Here is the OED for you to play with.
Topic 1: alligator, banana (Tim), canoe (Alex), chocolate (Cheratra),
coca
(Rebecca), coffee
(Zach), embargo
(Brad), guitar (Dale), ketchup (Senka),
maize (Susana),
moose (Andrea), plunder, potato, sherris (Jennifer), tea (Jan), tobacco
(Dan),
traffic; a
word of your
choice (non-classical, trade/colonial, pre-1700). Stop press:
penguin.
Topic 2: barbarian/barbarous (Jen), cannibal (Jan), caste (Susana),
creole (Tim),
horde, India/n (Senka),
Mussulman (Alex), native, negro (Cheratra), nigger (Brad), pariah (Zach),
race,
savage (Dale), Shemite (Rebecca), tribe (Dan),
vulgar (Andrea); a
word of your choice (denoting "Others")
Topic 3 (if you don't like Topic 1 or Topic 2): Use Ian
Lancashire's Early Modern
English Dictionaries Database to identify what kinds of headwords are
included in early English-English dictionaries (i.e., not
English-Italian or Latin-English) and how they are
treated.

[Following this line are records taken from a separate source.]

What follows belongs to an exercise in optimizing a design on an open flow for small area and a short achievable clock period; a production flow would make more cautious choices.
Only simulation tests tie the RTL to the original design; equivalence was not proved.
No activity file was given, so power comes from the tool's default toggle rates.

==> xenon <==
==> flow/design.v <==
package enigma_pkg;
  localparam int WORD_W      = 6;
  localparam int ROTOR_DEPTH = 64;
  localparam int PLUG_DEPTH  = 32;
  typedef logic [WORD_W-1:0] word_t;
  typedef enum logic [1:0] {
    TBL_ROTOR_A   = 2'd0,
    TBL_PLUGBOARD = 2'd1,
    TBL_ROTOR_B   = 2'd2
  } table_sel_e;
  typedef enum logic [1:0] {
    SW_INVERT      = 2'd0,
    SW_REVERSE     = 2'd1,
    SW_SWAP_PAIRS  = 2'd2,
    SW_SWAP_HALVES = 2'd3
  } sw_mode_e;
  localparam word_t LFSR_SEED = 6'b000001;
  localparam logic [ROTOR_DEPTH*WORD_W-1:0] ROTOR_B_STEP = {
    6'd33, 6'd0, 6'd20, 6'd41, 6'd27, 6'd31, 6'd45, 6'd12,
    6'd7, 6'd37, 6'd1, 6'd62, 6'd52, 6'd35, 6'd19, 6'd50,
    6'd59, 6'd36, 6'd4, 6'd15, 6'd11, 6'd30, 6'd39, 6'd51,
    6'd46, 6'd53, 6'd3, 6'd5, 6'd44, 6'd9, 6'd16, 6'd49,
    6'd55, 6'd60, 6'd34, 6'd14, 6'd63, 6'd32, 6'd2, 6'd54,
    6'd40, 6'd8, 6'd47, 6'd22, 6'd6, 6'd57, 6'd13, 6'd26,
    6'd38, 6'd18, 6'd29, 6'd21, 6'd24, 6'd58, 6'd28, 6'd10,
    6'd43, 6'd23, 6'd48, 6'd42, 6'd17, 6'd25, 6'd61, 6'd56
  };
endpackage
`timescale 1ns/1ps
module enigma_ctrl (
  input  logic              clk,
  input  logic              srst_n,
  input  logic              load,
  input  logic              encrypt,
  input  logic [1:0]        table_idx,
  input  enigma_pkg::word_t code_in,
  output enigma_pkg::word_t word_q,
  output logic              enc_valid_q,
  output enigma_pkg::word_t load_word,
  output logic              pb_we,
  output logic              ra_we,
  output logic              rb_we
);
  enigma_pkg::table_sel_e table_sel;
  enigma_pkg::word_t      word_r;
  assign table_sel = enigma_pkg::table_sel_e'(table_idx);
  always_ff @(posedge clk) begin
    if (!srst_n) begin
      enc_valid_q <= 1'b0;
      pb_we       <= 1'b0;
      ra_we       <= 1'b0;
      rb_we       <= 1'b0;
    end else begin
      enc_valid_q <= encrypt;
      pb_we       <= load && (table_sel == enigma_pkg::TBL_PLUGBOARD);
      ra_we       <= load && (table_sel == enigma_pkg::TBL_ROTOR_A);
      rb_we       <= load && (table_sel == enigma_pkg::TBL_ROTOR_B);
    end
  end
  always_ff @(posedge clk) begin
    word_r <= code_in;
  end
  assign word_q    = word_r;
  assign load_word = word_r;
endmodule
Background: an optimization exercise with open tools, aiming at small area and a short achievable clock period. Do not read the settings as production practice. In this exercise RTL edits were held to simulation tests only and were not proved equivalent to the original. The clock input has no modelled driver; a real chip could not lean on it and would need a root buffer or a full tree.

==> inputs of 02-05 <==
Design dtsWorker, start of the top module:
module dtsWorker #(
	parameter logic [31:0] SEED = 32'h2545f491,  
	parameter int BLOCK_THRESH = 64,   
	parameter int SET_THRESH = 256     
) (
	input wire logic clk,
	input wire logic reset,
	input wire logic anotherOne,
	output logic [39:0] natRuler,
	output logic done
);
	function automatic logic [31:0] xsBack(input logic [31:0] y);
		logic [31:0] x;
		x = y;
		for (int i = 0; i < 7; i++) x = y ^ (x << 5);
		y = x;
		for (int i = 0; i < 2; i++) x = y ^ (x >> 17);
		y = x;
		for (int i = 0; i < 3; i++) x = y ^ (x << 13);
		xsBack = x;
	endfunction
	localparam logic [31:0] SEED_NEXT = xsBack(xsBack(xsBack(xsBack(xsBack(SEED)))));
	logic resetQ, newSet, clearBlock, keepBlock, accept, store, fits;
	logic [31:0] xs;
	logic [31:0] xsNext;
	logic [7:0] fold, foldQ;
	logic [4:0] res, resQ;  
	logic [19:1] nat, cum, store0, dists, markBit;
	always_comb begin
		xsNext = xs ^ (xs << 13);
		xsNext = xsNext ^ (xsNext >> 17);
		xsNext = xsNext ^ (xsNext << 5);
	end
	always_ff @(posedge clk) begin
		xs <= resetQ ? SEED_NEXT : xsNext;
		foldQ <= fold;
		resQ <= res;
	end
	markFold markFold_i (.x(xs), .y(fold));
	markTable markTable_i (.y(foldQ), .r(res));
	candidateEval candidateEval_i (
		.res(resQ), .nat(nat), .cum(cum), .dists(dists), .markBit(markBit), .fits(fits)
	);
	searchCtrl #(.BLOCK_THRESH(BLOCK_THRESH), .SET_THRESH(SET_THRESH)) searchCtrl_i (
		.clk(clk), .reset(reset), .anotherOne(anotherOne), .fits(fits),
		.resetQ(resetQ), .newSet(newSet), .clearBlock(clearBlock), .keepBlock(keepBlock),
		.accept(accept), .store(store), .done(done)
	);
	dtsState dtsState_i (
		.clk(clk), .clearSet(newSet), .clearBlock(clearBlock), .accept(accept),
		.keepBlock(keepBlock), .store(store), .dists(dists), .markBit(markBit),
		.nat(nat), .cum(cum), .store0(store0)
	);
	assign natRuler = {nat, 1'b1, store0, 1'b1};
endmodule
clock: 24.0 ns
lec_check: 0
abc_area: 1
cap_margin: 20
core_margin: 2
core_utilization: 40
place_density: 0.6
slew_margin: 20
standard.sh (not shown) runs the stock make flow with config.mk's settings and CLKGATE_MAP_FILE= SYNTH_SCRIPT=/design/flow/synth_recipe.tcl, a recipe that flattens the netlist after the stock synthesis.
==> flow/flow/run.sh <==
#!/bin/bash
# The standard layout with these changes:
# - the port buffers are buf_2 instead of the flow's default pick (a slow
#   delay buffer); every port still gets a buffer;
# - the clock tree is built by hand in two short levels: the clock port feeds
#   four clkbuf_16, which feed twelve clkbuf_8, each at the centre of the
#   flip-flops it drives (manual_cts.tcl, sourced before the CTS step, which
#   then skips TritonCTS);
# - timing repair keeps a setup margin so that it also works on the few paths
#   that set the achieved period.
# The constraints and the clock period are the standard flow's.
set -euo pipefail
export BUFFER_PORTS_ARGS="-buffer_cell sky130_fd_sc_hd__buf_2"
export PRE_CTS_TCL="$(pwd)/flow/manual_cts.tcl"
export SETUP_SLACK_MARGIN=18.3
bash standard.sh > standard_flow.log 2>&1
Other scripts of this flow, unchanged in this note and not shown: flow/flow/manual_cts.tcl
==> 05-03 (differences from 02-05) <==
--- a/flow/design.v
+++ b/flow/design.v
@@ -1,4 +1,3 @@
-`timescale 1ns/1ps
 `default_nettype none
 module markFold(input logic [31:0] x, output logic [7:0] y);
 	logic a_1;
--- a/flow/flow/run.sh
+++ b/flow/flow/run.sh
@@ -12,5 +12,5 @@
 set -euo pipefail
 export BUFFER_PORTS_ARGS="-buffer_cell sky130_fd_sc_hd__buf_2"
 export PRE_CTS_TCL="$(pwd)/flow/manual_cts.tcl"
-export SETUP_SLACK_MARGIN=18.3
+export SETUP_SLACK_MARGIN=18.42
 bash standard.sh > standard_flow.log 2>&1
==> 03-13 (differences from 02-05) <==
--- a/flow/design.v
+++ b/flow/design.v
@@ -1,4 +1,3 @@
-`timescale 1ns/1ps
 `default_nettype none
 module markFold(input logic [31:0] x, output logic [7:0] y);
 	logic a_1;
--- a/flow/flow/run.sh
+++ b/flow/flow/run.sh
@@ -12,5 +12,4 @@
 set -euo pipefail
 export BUFFER_PORTS_ARGS="-buffer_cell sky130_fd_sc_hd__buf_2"
 export PRE_CTS_TCL="$(pwd)/flow/manual_cts.tcl"
-export SETUP_SLACK_MARGIN=18.3
 bash standard.sh > standard_flow.log 2>&1
==> metrics.yaml <==
detailed_routing:
  detailedRoute.firstPassIterationCount: 5
  met3RoutedLength_mm: 1.20
  vias: 7137
final_layout:
  nets: 1207
  final_layout_size_suffix_gt1_share_pct: 7.40
worst_setup_path:
  data_arrival_time_of_the_worst_path_ns: 0.94
outcome:
  status: "complete, no violations"
timing:
  final_min_period_over_clock_period_pct: 23.9
-- figures above: 03-13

Pick a semantic field where you expect to find "native" words coexisting with "hard" words (anatomy, disease?), or pick a semantic field that you're just plain interested in. Words might include: bugger, piss, pox, dictionar* ...
In order to use EMEDD, you'll need to get a password. You can do this independently, or may email CP for her "class" password.